---------- Input records ----------

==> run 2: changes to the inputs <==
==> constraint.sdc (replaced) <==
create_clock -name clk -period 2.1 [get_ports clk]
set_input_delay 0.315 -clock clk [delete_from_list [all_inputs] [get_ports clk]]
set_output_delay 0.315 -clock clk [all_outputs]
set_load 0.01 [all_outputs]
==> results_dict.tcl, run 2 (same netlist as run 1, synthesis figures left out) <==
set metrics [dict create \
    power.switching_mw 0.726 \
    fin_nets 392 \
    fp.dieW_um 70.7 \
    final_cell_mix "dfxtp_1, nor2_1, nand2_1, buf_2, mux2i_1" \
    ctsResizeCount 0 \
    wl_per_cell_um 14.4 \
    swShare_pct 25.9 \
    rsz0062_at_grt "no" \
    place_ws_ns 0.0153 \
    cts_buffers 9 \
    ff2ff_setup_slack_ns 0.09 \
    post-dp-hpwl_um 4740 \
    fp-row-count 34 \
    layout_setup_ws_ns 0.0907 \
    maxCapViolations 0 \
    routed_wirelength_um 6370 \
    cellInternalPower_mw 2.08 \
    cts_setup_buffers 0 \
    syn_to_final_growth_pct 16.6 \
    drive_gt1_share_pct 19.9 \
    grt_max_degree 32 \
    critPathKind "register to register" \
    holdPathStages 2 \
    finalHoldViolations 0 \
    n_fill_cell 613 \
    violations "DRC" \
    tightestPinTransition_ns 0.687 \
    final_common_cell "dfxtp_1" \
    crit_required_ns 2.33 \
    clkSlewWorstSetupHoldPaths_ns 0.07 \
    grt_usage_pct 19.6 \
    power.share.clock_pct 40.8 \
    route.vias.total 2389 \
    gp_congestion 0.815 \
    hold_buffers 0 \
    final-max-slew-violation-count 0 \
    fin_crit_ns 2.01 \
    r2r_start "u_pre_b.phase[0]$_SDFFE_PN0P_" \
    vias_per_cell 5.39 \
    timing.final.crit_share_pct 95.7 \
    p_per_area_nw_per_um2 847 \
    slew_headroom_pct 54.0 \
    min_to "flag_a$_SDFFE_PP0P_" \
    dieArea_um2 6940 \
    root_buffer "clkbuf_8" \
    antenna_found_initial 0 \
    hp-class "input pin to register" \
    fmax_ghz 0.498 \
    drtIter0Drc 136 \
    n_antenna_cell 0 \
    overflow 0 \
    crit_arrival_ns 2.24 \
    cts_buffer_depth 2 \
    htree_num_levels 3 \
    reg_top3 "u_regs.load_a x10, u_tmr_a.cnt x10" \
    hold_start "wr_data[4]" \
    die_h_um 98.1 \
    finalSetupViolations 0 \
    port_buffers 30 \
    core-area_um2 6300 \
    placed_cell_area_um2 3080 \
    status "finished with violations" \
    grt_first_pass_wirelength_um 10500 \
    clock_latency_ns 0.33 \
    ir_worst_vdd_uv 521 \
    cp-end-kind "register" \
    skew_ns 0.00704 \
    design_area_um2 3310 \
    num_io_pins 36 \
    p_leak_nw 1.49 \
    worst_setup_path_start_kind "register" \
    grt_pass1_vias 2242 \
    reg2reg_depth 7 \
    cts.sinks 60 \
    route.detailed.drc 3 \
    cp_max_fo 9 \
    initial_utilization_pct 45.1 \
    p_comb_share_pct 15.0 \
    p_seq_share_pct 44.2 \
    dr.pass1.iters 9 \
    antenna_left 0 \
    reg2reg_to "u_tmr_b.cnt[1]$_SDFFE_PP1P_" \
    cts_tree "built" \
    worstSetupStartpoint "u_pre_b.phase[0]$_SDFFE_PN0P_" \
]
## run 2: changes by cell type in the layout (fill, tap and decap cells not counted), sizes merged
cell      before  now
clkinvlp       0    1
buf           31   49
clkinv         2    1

----------

* **Required work**
State how many lines in the entries hold "phase", please, with no other words.

* **Response area**
2